My original intent was to store my database credentials in my application with encryption, but I've been led to believe that using a web service would be a better option as nothing stored local can be really secured. However, I have no idea how to use a web service for this and or why it would make a difference.
In using a web service, would I be building a Windows Server and deploying this "web service" to it to connect to, which would then connect to my database? That almost seems superfluous, though I still consider myself to be an amateur. Even then, how would I authenticate to it securely?
The end-game for me is to be able to store DB (and PayPal seller credentials) somewhere that a user cannot access in any case, but my program can. It seems much more cut and dry than people here and elsewhere have made it seem, but again, I'm a newb.

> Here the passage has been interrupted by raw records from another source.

`config.mk`:
```
export PLATFORM = sky130hd
export DESIGN_NAME = prescaler_tick_gen
export DESIGN_NICKNAME = d
export VERILOG_FILES = /design/src/rtl/ptg_pkg.sv /design/src/rtl/ptg_cfg_track.sv /design/src/rtl/ptg_presc_fsm.sv /design/src/rtl/ptg_chan_div.sv /design/src/rtl/prescaler_tick_gen.sv
export SDC_FILE = /design/constraint.sdc
export NUM_CORES = 1
export LEC_CHECK = 0
export BUFFER_PORTS_ARGS = -buffer_cell sky130_fd_sc_hd__buf_2
export CORE_MARGIN = 8
export CORE_UTILIZATION = 28
export DETAILED_ROUTE_END_ITERATION = 16
export PLACE_DENSITY = 0.55
export SETUP_SLACK_MARGIN = 0.05
export SLEW_MARGIN = 20
export SYNTH_ARGS = -nofsm -noshare
export SYNTH_HDL_FRONTEND = slang
export SYNTH_SLANG_ARGS = --single-unit
```
`constraint.sdc`:
```
create_clock -name clk -period 2.3 [get_ports clk]
set_input_delay 0.115 -clock clk [delete_from_list [all_inputs] [get_ports clk]]
set_output_delay 0.115 -clock clk [all_outputs]
set_load 0.01 [all_outputs]
```
===== src/rtl/hcis_enable_reg.sv =====
// Module: plain read/write enable word.
// Only bits in IMPL_MASK are stored; the rest read as 0.
module hcis_enable_reg #(
    parameter int           W         = 32,
    parameter logic [W-1:0] IMPL_MASK = '1
) (
    input  logic         clk,
    input  logic         rst_n,
    input  logic         wr_en,
    input  logic [W-1:0] wdata,
    output logic [W-1:0] q
);
    // Purpose: load masked write data, clear on reset
    always_ff @(posedge clk) begin
        if (!rst_n)     q <= '0;
        else if (wr_en) q <= wdata & IMPL_MASK;
    end
endmodule


===== src/rtl/hcis_reg_port.sv =====
// Module: address decode for the two-word register port.
// Produces the write-one-to-clear vector, the enable write strobe and
// the combinational read mux. Unknown addresses read 0 and ignore writes.
module hcis_reg_port #(
    parameter int ADDR_W      = 4,
    parameter int STATUS_ADDR = 0,
    parameter int ENABLE_ADDR = 1
) (
    input  logic                     bus_wr,
    input  logic [ADDR_W-1:0]        bus_addr,
    input  logic [hcis_pkg::REG_W-1:0] bus_wdata,
    input  logic [hcis_pkg::REG_W-1:0] sts,
    input  logic [hcis_pkg::REG_W-1:0] en,
    output logic [hcis_pkg::REG_W-1:0] clr_vec,
    output logic                     en_wr,
    output logic [hcis_pkg::REG_W-1:0] bus_rdata
);
    localparam logic [ADDR_W-1:0] A_STS = ADDR_W'(STATUS_ADDR);
    localparam logic [ADDR_W-1:0] A_EN  = ADDR_W'(ENABLE_ADDR);

    logic hit_sts, hit_en;

    // Purpose: decode the address into register hits
    always_comb begin
        hit_sts = (bus_addr == A_STS);
        hit_en  = (bus_addr == A_EN);
    end

    // Purpose: derive write side effects
    always_comb begin
        clr_vec = (bus_wr && hit_sts) ? bus_wdata : '0;
        en_wr   = bus_wr && hit_en;
    end

    // Purpose: select read data
    always_comb begin
        if (hit_sts)     bus_rdata = sts;
        else if (hit_en) bus_rdata = en;
        else             bus_rdata = '0;
    end
endmodule


===== src/rtl/hcis_irq_gen.sv =====
// Module: interrupt request generation.
// irq: any enabled event flag, gated by the master enable.
// smi: ownership-change flag with its own enable, master ignored.
module hcis_irq_gen #(
    parameter bit HAS_SMI = 1'b1
) (
    input  logic [hcis_pkg::REG_W-1:0] sts,
    input  logic [hcis_pkg::REG_W-1:0] en,
    output logic                       irq,
    output logic                       smi
);
    import hcis_pkg::*;

    logic [EVT_N-1:0] pending;

    // Purpose: find enabled event flags and gate them with the master
    always_comb begin
        pending = sts[EVT_N-1:0] & en[EVT_N-1:0];
        irq     = en[MIE_BIT] & (|pending);
    end

    if (HAS_SMI) begin : g_smi
        assign smi = sts[OC_BIT] & en[OC_BIT];
    end else begin : g_nosmi
        logic unused_oc;
        assign unused_oc = sts[OC_BIT] ^ en[OC_BIT];
        assign smi       = 1'b0;
    end

    logic unused_bits;
    assign unused_bits = ^{sts[REG_W-1:OC_BIT+1], sts[OC_BIT-1:EVT_N], en[OC_BIT-1:EVT_N]};
endmodule
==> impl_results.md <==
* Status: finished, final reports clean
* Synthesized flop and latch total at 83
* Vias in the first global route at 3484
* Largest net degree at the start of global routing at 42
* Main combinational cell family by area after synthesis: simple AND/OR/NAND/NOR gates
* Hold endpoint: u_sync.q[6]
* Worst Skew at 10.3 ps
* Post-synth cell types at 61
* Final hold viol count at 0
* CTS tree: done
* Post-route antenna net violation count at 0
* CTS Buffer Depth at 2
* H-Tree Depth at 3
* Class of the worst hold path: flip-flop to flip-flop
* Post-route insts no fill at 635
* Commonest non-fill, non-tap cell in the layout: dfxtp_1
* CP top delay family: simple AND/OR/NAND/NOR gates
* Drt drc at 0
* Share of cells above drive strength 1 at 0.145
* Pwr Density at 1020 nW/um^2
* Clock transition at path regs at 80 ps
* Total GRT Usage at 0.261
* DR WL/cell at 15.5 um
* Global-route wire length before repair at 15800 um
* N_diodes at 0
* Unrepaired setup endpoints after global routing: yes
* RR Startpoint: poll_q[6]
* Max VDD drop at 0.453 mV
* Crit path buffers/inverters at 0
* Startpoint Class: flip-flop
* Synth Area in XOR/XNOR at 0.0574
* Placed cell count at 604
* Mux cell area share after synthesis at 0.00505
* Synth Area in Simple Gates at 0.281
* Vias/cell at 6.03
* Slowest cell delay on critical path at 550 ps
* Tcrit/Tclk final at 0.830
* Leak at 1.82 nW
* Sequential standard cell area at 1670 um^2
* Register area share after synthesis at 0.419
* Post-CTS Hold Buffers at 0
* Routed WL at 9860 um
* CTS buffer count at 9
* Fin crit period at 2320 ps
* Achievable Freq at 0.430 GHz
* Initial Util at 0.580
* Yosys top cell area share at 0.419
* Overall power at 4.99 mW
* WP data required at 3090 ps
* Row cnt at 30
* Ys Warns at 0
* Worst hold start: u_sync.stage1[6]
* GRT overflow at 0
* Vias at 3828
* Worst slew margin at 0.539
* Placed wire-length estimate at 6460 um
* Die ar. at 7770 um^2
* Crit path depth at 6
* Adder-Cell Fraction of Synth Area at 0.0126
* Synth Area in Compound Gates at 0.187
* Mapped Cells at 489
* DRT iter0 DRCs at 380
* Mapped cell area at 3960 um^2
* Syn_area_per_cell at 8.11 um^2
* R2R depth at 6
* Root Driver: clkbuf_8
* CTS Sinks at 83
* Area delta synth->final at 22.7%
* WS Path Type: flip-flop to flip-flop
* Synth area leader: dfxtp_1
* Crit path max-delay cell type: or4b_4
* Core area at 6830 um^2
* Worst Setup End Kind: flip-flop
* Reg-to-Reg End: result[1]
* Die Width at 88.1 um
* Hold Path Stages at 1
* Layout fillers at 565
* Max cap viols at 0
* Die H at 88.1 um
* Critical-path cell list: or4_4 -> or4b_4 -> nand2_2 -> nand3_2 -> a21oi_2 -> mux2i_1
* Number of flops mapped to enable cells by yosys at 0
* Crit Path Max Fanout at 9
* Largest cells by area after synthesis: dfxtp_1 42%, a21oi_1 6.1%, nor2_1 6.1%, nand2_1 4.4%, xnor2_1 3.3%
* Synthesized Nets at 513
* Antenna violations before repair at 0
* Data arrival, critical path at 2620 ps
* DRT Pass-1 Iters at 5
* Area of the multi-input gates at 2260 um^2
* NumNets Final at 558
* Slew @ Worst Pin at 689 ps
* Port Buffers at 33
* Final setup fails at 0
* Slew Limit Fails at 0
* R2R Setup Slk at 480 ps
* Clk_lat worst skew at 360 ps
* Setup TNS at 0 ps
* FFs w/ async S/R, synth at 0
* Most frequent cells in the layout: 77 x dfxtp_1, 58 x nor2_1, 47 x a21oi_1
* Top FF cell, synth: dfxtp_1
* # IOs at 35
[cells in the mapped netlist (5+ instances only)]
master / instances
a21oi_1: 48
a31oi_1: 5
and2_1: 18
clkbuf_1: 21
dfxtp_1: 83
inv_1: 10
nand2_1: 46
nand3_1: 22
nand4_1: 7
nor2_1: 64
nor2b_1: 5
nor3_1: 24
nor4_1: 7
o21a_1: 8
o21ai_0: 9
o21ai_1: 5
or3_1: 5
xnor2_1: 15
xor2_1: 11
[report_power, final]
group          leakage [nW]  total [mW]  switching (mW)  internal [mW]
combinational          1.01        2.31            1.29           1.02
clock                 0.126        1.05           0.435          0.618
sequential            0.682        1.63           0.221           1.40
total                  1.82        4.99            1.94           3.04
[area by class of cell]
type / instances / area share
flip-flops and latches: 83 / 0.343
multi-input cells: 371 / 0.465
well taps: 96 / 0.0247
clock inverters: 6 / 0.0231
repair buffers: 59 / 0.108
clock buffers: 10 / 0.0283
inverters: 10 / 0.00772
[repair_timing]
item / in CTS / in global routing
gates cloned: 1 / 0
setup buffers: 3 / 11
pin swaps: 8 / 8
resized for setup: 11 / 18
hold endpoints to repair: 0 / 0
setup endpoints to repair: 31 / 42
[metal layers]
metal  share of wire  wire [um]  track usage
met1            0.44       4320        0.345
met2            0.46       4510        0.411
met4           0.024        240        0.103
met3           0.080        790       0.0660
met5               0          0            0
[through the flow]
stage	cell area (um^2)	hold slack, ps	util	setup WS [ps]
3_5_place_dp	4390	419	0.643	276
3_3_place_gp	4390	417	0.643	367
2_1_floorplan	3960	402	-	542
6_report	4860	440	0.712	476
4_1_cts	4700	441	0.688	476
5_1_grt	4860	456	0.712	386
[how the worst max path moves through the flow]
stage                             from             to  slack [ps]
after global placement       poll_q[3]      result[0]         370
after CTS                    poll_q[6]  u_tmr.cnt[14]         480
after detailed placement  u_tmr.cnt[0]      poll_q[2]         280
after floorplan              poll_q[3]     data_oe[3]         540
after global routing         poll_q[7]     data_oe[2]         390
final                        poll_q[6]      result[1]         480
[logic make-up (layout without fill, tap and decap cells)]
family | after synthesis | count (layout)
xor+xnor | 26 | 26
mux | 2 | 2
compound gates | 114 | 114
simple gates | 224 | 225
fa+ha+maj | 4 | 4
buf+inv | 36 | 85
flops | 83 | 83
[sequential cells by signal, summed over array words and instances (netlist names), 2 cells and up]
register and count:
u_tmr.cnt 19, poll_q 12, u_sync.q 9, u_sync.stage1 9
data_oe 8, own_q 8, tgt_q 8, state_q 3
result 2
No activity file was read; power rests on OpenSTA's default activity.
File: config.mk
export PLATFORM = sky130hd
export DESIGN_NAME = pt_walker
export DESIGN_NICKNAME = d
export VERILOG_FILES = /design/src/rtl/pt_walk_pkg.sv /design/src/rtl/pw_addr_gen.sv /design/src/rtl/pw_entry_chk.sv /design/src/rtl/pw_fault_reg.sv /design/src/rtl/pt_walker.sv
export SDC_FILE = /design/constraint.sdc
export NUM_CORES = 1
export LEC_CHECK = 0
export BUFFER_PORTS_ARGS = -buffer_cell sky130_fd_sc_hd__buf_4
export CAP_MARGIN = 20
export CORE_MARGIN = 3
export CORE_UTILIZATION = 48
export CTS_BUF_LIST = sky130_fd_sc_hd__clkbuf_4
export CTS_CLUSTER_DIAMETER = 80
export DETAILED_ROUTE_END_ITERATION = 12
export PLACE_DENSITY = 0.76
export SLEW_MARGIN = 25
export SYNTH_ARGS = -nofsm -noshare
export SYNTH_HDL_FRONTEND = slang
export SYNTH_SLANG_ARGS = --single-unit
export TNS_END_PERCENT = 100
File: constraint.sdc
create_clock -name clk -period 2.6 [get_ports clk]
set_clock_uncertainty 0.2 [all_clocks]
set_input_delay 0.13 -clock clk [delete_from_list [all_inputs] [get_ports clk]]
set_output_delay 0.13 -clock clk [all_outputs]
set_load 0.01 [all_outputs]
File: src/rtl/pt_walk_pkg.sv
package pt_walk_pkg;
    localparam int PW_AW      = 32;
    localparam int PW_IDX_W   = 10;
    localparam int PW_OFF_W   = 12;
    localparam int PW_ESH     = 2;
    localparam int PW_LEVELS  = 2;
    localparam int PW_P_BIT   = 0;
    localparam int PW_RW_BIT  = 1;
    localparam int PW_US_BIT  = 2;
    localparam logic [1:0] PW_USER_CPL = 2'd3;

    typedef enum logic [2:0] {
        IDLE      = 3'd0,
        READ_PDE  = 3'd1,
        CHECK_PDE = 3'd2,
        READ_PTE  = 3'd3,
        CHECK_PTE = 3'd4,
        DONE      = 3'd5,
        FAULT     = 3'd6
    } pw_state_e;
endpackage

File: src/rtl/pw_addr_gen.sv
module pw_addr_gen #(
    parameter int AW    = pt_walk_pkg::PW_AW,
    parameter int IDX_W = pt_walk_pkg::PW_IDX_W,
    parameter int OFF_W = pt_walk_pkg::PW_OFF_W,
    parameter int ESH   = pt_walk_pkg::PW_ESH
) (
    input  logic [AW-1:0]       base_addr,
    input  logic [AW-1:0]       lin_addr,
    input  logic [AW-OFF_W-1:0] tbl_frame,
    input  logic [AW-OFF_W-1:0] page_frame,
    output logic [AW-1:0]       dir_ent_addr,
    output logic [AW-1:0]       tbl_ent_addr,
    output logic [AW-1:0]       phys_addr
);
    localparam int PAD_W = AW - IDX_W - ESH;
    localparam int HI_LO = AW - IDX_W;
    localparam int MI_LO = OFF_W;

    logic [IDX_W-1:0] dir_idx;
    logic [IDX_W-1:0] tbl_idx;

    assign dir_idx = lin_addr[AW-1:HI_LO];
    assign tbl_idx = lin_addr[MI_LO+IDX_W-1:MI_LO];

    assign dir_ent_addr = base_addr + {{PAD_W{1'b0}}, dir_idx, {ESH{1'b0}}};
    assign tbl_ent_addr = {tbl_frame, {OFF_W{1'b0}}}
                        + {{PAD_W{1'b0}}, tbl_idx, {ESH{1'b0}}};
    assign phys_addr    = {page_frame, lin_addr[OFF_W-1:0]};
endmodule

File: src/rtl/pw_entry_chk.sv
module pw_entry_chk #(
    parameter int AW    = pt_walk_pkg::PW_AW,
    parameter int OFF_W = pt_walk_pkg::PW_OFF_W
) (
    input  logic [AW-1:0]       entry,
    input  logic                is_user,
    input  logic                is_write,
    output logic                present,
    output logic                perm_ok,
    output logic [AW-OFF_W-1:0] frame
);
    import pt_walk_pkg::*;

    logic unused_entry_bits;
    assign unused_entry_bits = ^entry[OFF_W-1:PW_US_BIT+1];

    assign present = entry[PW_P_BIT];
    assign frame   = entry[AW-1:OFF_W];

    always_comb begin
        perm_ok = 1'b1;
        if (is_user) begin
            if (!entry[PW_US_BIT])
                perm_ok = 1'b0;
            if (is_write && !entry[PW_RW_BIT])
                perm_ok = 1'b0;
        end
    end
endmodule

File: src/rtl/pw_fault_reg.sv
module pw_fault_reg #(
    parameter int AW = pt_walk_pkg::PW_AW
) (
    input  logic          clk,
    input  logic          rst,
    input  logic          load,
    input  logic [AW-1:0] din,
    output logic [AW-1:0] q
);
    always_ff @(posedge clk) begin
        if (rst)
            q <= '0;
        else if (load)
            q <= din;
    end
endmodule

File: src/rtl/pt_walker.sv
module pt_walker #(
    parameter int AW    = pt_walk_pkg::PW_AW,
    parameter int OFF_W = pt_walk_pkg::PW_OFF_W
) (
    input  logic          clk,
    input  logic          rst,
    input  logic          req_valid,
    input  logic [AW-1:0] req_lin,
    input  logic [1:0]    req_cpl,
    input  logic          req_write,
    input  logic [AW-1:0] dir_base,
    output logic          mem_rd_req,
    output logic [AW-1:0] mem_rd_addr,
    input  logic [AW-1:0] mem_rd_data,
    input  logic          mem_rd_valid,
    output logic          busy,
    output logic          done,
    output logic [AW-1:0] done_pa,
    output logic          done_np_fault,
    output logic          done_prot_fault,
    output logic [AW-1:0] fault_addr
);
    import pt_walk_pkg::*;

    localparam int FR_W = AW - OFF_W;

    pw_state_e state, state_nx;

    logic [AW-1:0] lin_q;
    logic [AW-1:0] base_q;
    logic [1:0]    cpl_q;
    logic          wr_q;
    logic          np_q;
    logic          prot_q;
    logic [AW-1:0] ent_q [PW_LEVELS];

    logic [PW_LEVELS-1:0] lvl_present;
    logic [PW_LEVELS-1:0] lvl_perm_ok;
    logic [FR_W-1:0]      lvl_frame [PW_LEVELS];

    logic [AW-1:0] dir_ent_addr;
    logic [AW-1:0] tbl_ent_addr;
    logic [AW-1:0] phys_addr;
    logic          is_user;
    logic          fault_load;
    logic          chk_bad;

    assign is_user = (cpl_q == PW_USER_CPL);

    for (genvar lv = 0; lv < PW_LEVELS; lv++) begin : g_lvl
        pw_entry_chk #(.AW(AW), .OFF_W(OFF_W)) i_chk (
            .entry    (ent_q[lv]),
            .is_user  (is_user),
            .is_write (wr_q),
            .present  (lvl_present[lv]),
            .perm_ok  (lvl_perm_ok[lv]),
            .frame    (lvl_frame[lv])
        );
    end

    pw_addr_gen #(.AW(AW), .OFF_W(OFF_W)) i_addr (
        .base_addr    (base_q),
        .lin_addr     (lin_q),
        .tbl_frame    (lvl_frame[0]),
        .page_frame   (lvl_frame[1]),
        .dir_ent_addr (dir_ent_addr),
        .tbl_ent_addr (tbl_ent_addr),
        .phys_addr    (phys_addr)
    );

    always_comb begin
        chk_bad = 1'b0;
        if (state == CHECK_PDE)
            chk_bad = !lvl_present[0] || !lvl_perm_ok[0];
        else if (state == CHECK_PTE)
            chk_bad = !lvl_present[1] || !lvl_perm_ok[1];
    end

    assign fault_load = chk_bad;

    pw_fault_reg #(.AW(AW)) i_freg (
        .clk  (clk),
        .rst  (rst),
        .load (fault_load),
        .din  (lin_q),
        .q    (fault_addr)
    );

    // next-state logic
    always_comb begin
        state_nx = state;
        unique case (state)
            IDLE:      if (req_valid) state_nx = READ_PDE;
            READ_PDE:  if (mem_rd_valid) state_nx = CHECK_PDE;
            CHECK_PDE: state_nx = chk_bad ? FAULT : READ_PTE;
            READ_PTE:  if (mem_rd_valid) state_nx = CHECK_PTE;
            CHECK_PTE: state_nx = chk_bad ? FAULT : DONE;
            DONE:      state_nx = IDLE;
            FAULT:     state_nx = IDLE;
            default:   state_nx = IDLE;
        endcase
    end

    // state register
    always_ff @(posedge clk) begin
        if (rst)
            state <= IDLE;
        else
            state <= state_nx;
    end

    // walk context and fetched entries
    always_ff @(posedge clk) begin
        if (rst) begin
            lin_q  <= '0;
            base_q <= '0;
            cpl_q  <= '0;
            wr_q   <= 1'b0;
            np_q   <= 1'b0;
            prot_q <= 1'b0;
            for (int i = 0; i < PW_LEVELS; i++)
                ent_q[i] <= '0;
        end else begin
            if (state == IDLE && req_valid) begin
                lin_q  <= req_lin;
                base_q <= dir_base;
                cpl_q  <= req_cpl;
                wr_q   <= req_write;
                np_q   <= 1'b0;
                prot_q <= 1'b0;
            end
            if (state == READ_PDE && mem_rd_valid)
                ent_q[0] <= mem_rd_data;
            if (state == READ_PTE && mem_rd_valid)
                ent_q[1] <= mem_rd_data;
            if (state == CHECK_PDE && chk_bad) begin
                np_q   <= !lvl_present[0];
                prot_q <= lvl_present[0];
            end
            if (state == CHECK_PTE && chk_bad) begin
                np_q   <= !lvl_present[1];
                prot_q <= lvl_present[1];
            end
        end
    end

    // outputs
    always_comb begin
        mem_rd_req      = 1'b0;
        mem_rd_addr     = '0;
        done            = 1'b0;
        done_pa         = '0;
        done_np_fault   = 1'b0;
        done_prot_fault = 1'b0;
        busy            = (state != IDLE);
        unique case (state)
            READ_PDE: begin
                mem_rd_req  = 1'b1;
                mem_rd_addr = dir_ent_addr;
            end
            READ_PTE: begin
                mem_rd_req  = 1'b1;
                mem_rd_addr = tbl_ent_addr;
            end
            DONE: begin
                done    = 1'b1;
                done_pa = phys_addr;
            end
            FAULT: begin
                done            = 1'b1;
                done_np_fault   = np_q;
                done_prot_fault = prot_q;
            end
            default: ;
        endcase
    end
endmodule

=== Word-level counts from Yosys, hierarchy flattened ===
Memories as Yosys holds them, arrays and structs flattened.
Cells that the tools add are included.

* RAM bits: 64
* Register bits: 104
* Memories: 1

* Bitwise gates (word level): 2
* $add $sub $neg: 2
* Mux-type cells: 35
* Eq/ne operators: 10
* Reductions and logical operators: 21

{| class="wikitable"
|+ Memory list
! memory !! depth !! width !! rd ports !! clocked after Yosys merged registers in !! write ports !! RTL line !! text
|-
| ent_q || 2 || 32 || 2 || 0 || 2 || pt_walker.sv:35 || <nowiki>logic [AW-1:0] ent_q [PW_LEVELS];</nowiki>
|}

{| class="wikitable"
|+ Operators by type and width
! operator !! count
|-
| 32-bit 2-to-1 mux || 3
|-
| 32-bit by 12-bit adder with 32-bit output || 2
|-
| 32-bit one-hot mux with 2 select lines || 1
|-
| 1-bit 2-to-1 mux || 25
|-
| 3-bit one-hot mux with 5 select lines || 1
|-
| 3-bit 2-to-1 mux || 4
|-
| 3-bit equality test (second input constant) || 3
|-
| 1-bit logical AND || 7
|-
| 3-bit by 2-bit equality test with 1-bit output (second input constant) || 2
|-
| 1-bit zero test || 6
|-
| 2-bit inequality test (second input constant) || 3
|-
| 3-bit nonzero test || 2
|-
| 2-bit OR reduction || 2
|-
| 3-bit by 1-bit equality test with 1-bit output (second input constant) || 1
|-
| 3-bit zero test || 1
|-
| 3-bit AND reduction || 1
|-
| 2-bit equality test (second input constant) || 1
|-
| 1-bit logical OR || 2
|-
| 2-bit 2-to-1 mux || 1
|-
| 1-bit bitwise OR || 2
|}

=== Depth between registers and ports, before layout ===
* Depth in word-level cells: 11
* Gate-level depth with buffers: 9
* Mapped depth without buffers: 9

=== Modules after synthesis ===
From an unflattened synthesis, not the netlist that was laid out.

* Cell total of the unflattened synthesis: 894
* Area total of the unflattened synthesis: 8450.6 um^2

{| class="wikitable"
|+ Modules (own cells, without submodules)
! module !! instances !! cells each !! area each (um^2)
|-
| pt_walker || 1 || 557 || 5577.8
|-
| pw_addr_gen || 1 || 186 || 1363.8
|-
| pw_fault_reg || 1 || 103 || 1163.6
|-
| pw_entry_chk || 2 || 24 || 172.7
|}

=== Least setup slack after synthesis ===
OpenSTA, ideal clock, no wires.

* Kind: reg2out
* From: register lin_q[22]
* To: output port mem_rd_addr[26]
* Arrival time: 2445 ps
* Slack: -175 ps
* Cell stages (with the launch flop): 10
* Path buffers: 0
* Cells stage by stage: dfxtp_1 -> ha_1 -> inv_1 -> fa_1 -> nand2b_1 -> a21oi_1 -> o21ai_1 -> a2111oi_1 -> xnor2_1 -> a211oi_1

* Longest elaborated chain between the ends: 2

{| class="wikitable"
|+ Ends and longest elaborated chain
! item !! RTL line !! text
|-
| start: declaration || pt_walker.sv:29 || <nowiki>logic [AW-1:0] lin_q;</nowiki>
|-
| start signal: assignment || pt_walker.sv:125 || <nowiki>lin_q <= req_lin;</nowiki>
|-
| 32-bit by 12-bit adder with 32-bit output || pw_addr_gen.sv:25 || <nowiki>assign dir_ent_addr = base_addr + {{PAD_W{1'b0}}, dir_idx, {ESH{1'b0}}};</nowiki>
|-
| 32-bit one-hot mux with 2 select lines || pt_walker.sv:156 || <nowiki>unique case (state)</nowiki>
|-
| end: declaration || pt_walker.sv:13 || <nowiki>output logic [AW-1:0] mem_rd_addr,</nowiki>
|}

No other way between the ends.

=== Final worst setup path ===
* From: register base_q[2]
* To: output port mem_rd_addr[18]

* Longest elaborated chain between the ends: 2

{| class="wikitable"
|+ Ends and longest elaborated chain
! item !! RTL line !! text
|-
| start: declaration || pt_walker.sv:30 || <nowiki>logic [AW-1:0] base_q;</nowiki>
|-
| start signal: assignment || pt_walker.sv:126 || <nowiki>base_q <= dir_base;</nowiki>
|-
| 32-bit by 12-bit adder with 32-bit output || pw_addr_gen.sv:25 ||
|-
| 32-bit one-hot mux with 2 select lines || pt_walker.sv:156 ||
|}

No other way between the ends.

Any direction would be greatly appreciated! I'd like to deploy this, soon outside of our organization for testing and such.
Thanks, guys!
Upvotes: 0
Views: 905
Reputation: 3566
If your database is mysql, then you can use: Connector/Net from mysql. Credentials for the db are usually kept in web.config of your application. Also I see no reason of using web service in your case. Web services are used when you need to transfer data from one system to another, not to provide better security for database connection.
EDIT: As Michael kindly explained this approach is for the web application which is hosted on the server. As for the client application, keeping the database credentials in the app (encrypted or not) is very bad idea. In this case additional web application should be developed, which will provide the way to authenticate users using web service (over https), and transfer the data to users from database.
Upvotes: 0
Reputation: 179194
To me, it's unthinkable to give your "application" -- which I assume means an "app" deployed on people's devices or maybe some kind of a desktop application -- direct connectivity to your database, unless the thought of putting the key to your car in a paper envelope and sticking it to the window seems secure.
The application should have an extremely small number of very specific things it can do to the database, and should be leaving a trail of exactly what it does and from where and on whose behalf. The app can make requests to a service, such as a REST API, running on your application server -- the "web service" -- over https, and your application server would then mediate the requests and fetch values from, or send updates to, the database, as appropriate... only after the app has convinced the application server that it indeed represents the particular user that it claims to represent.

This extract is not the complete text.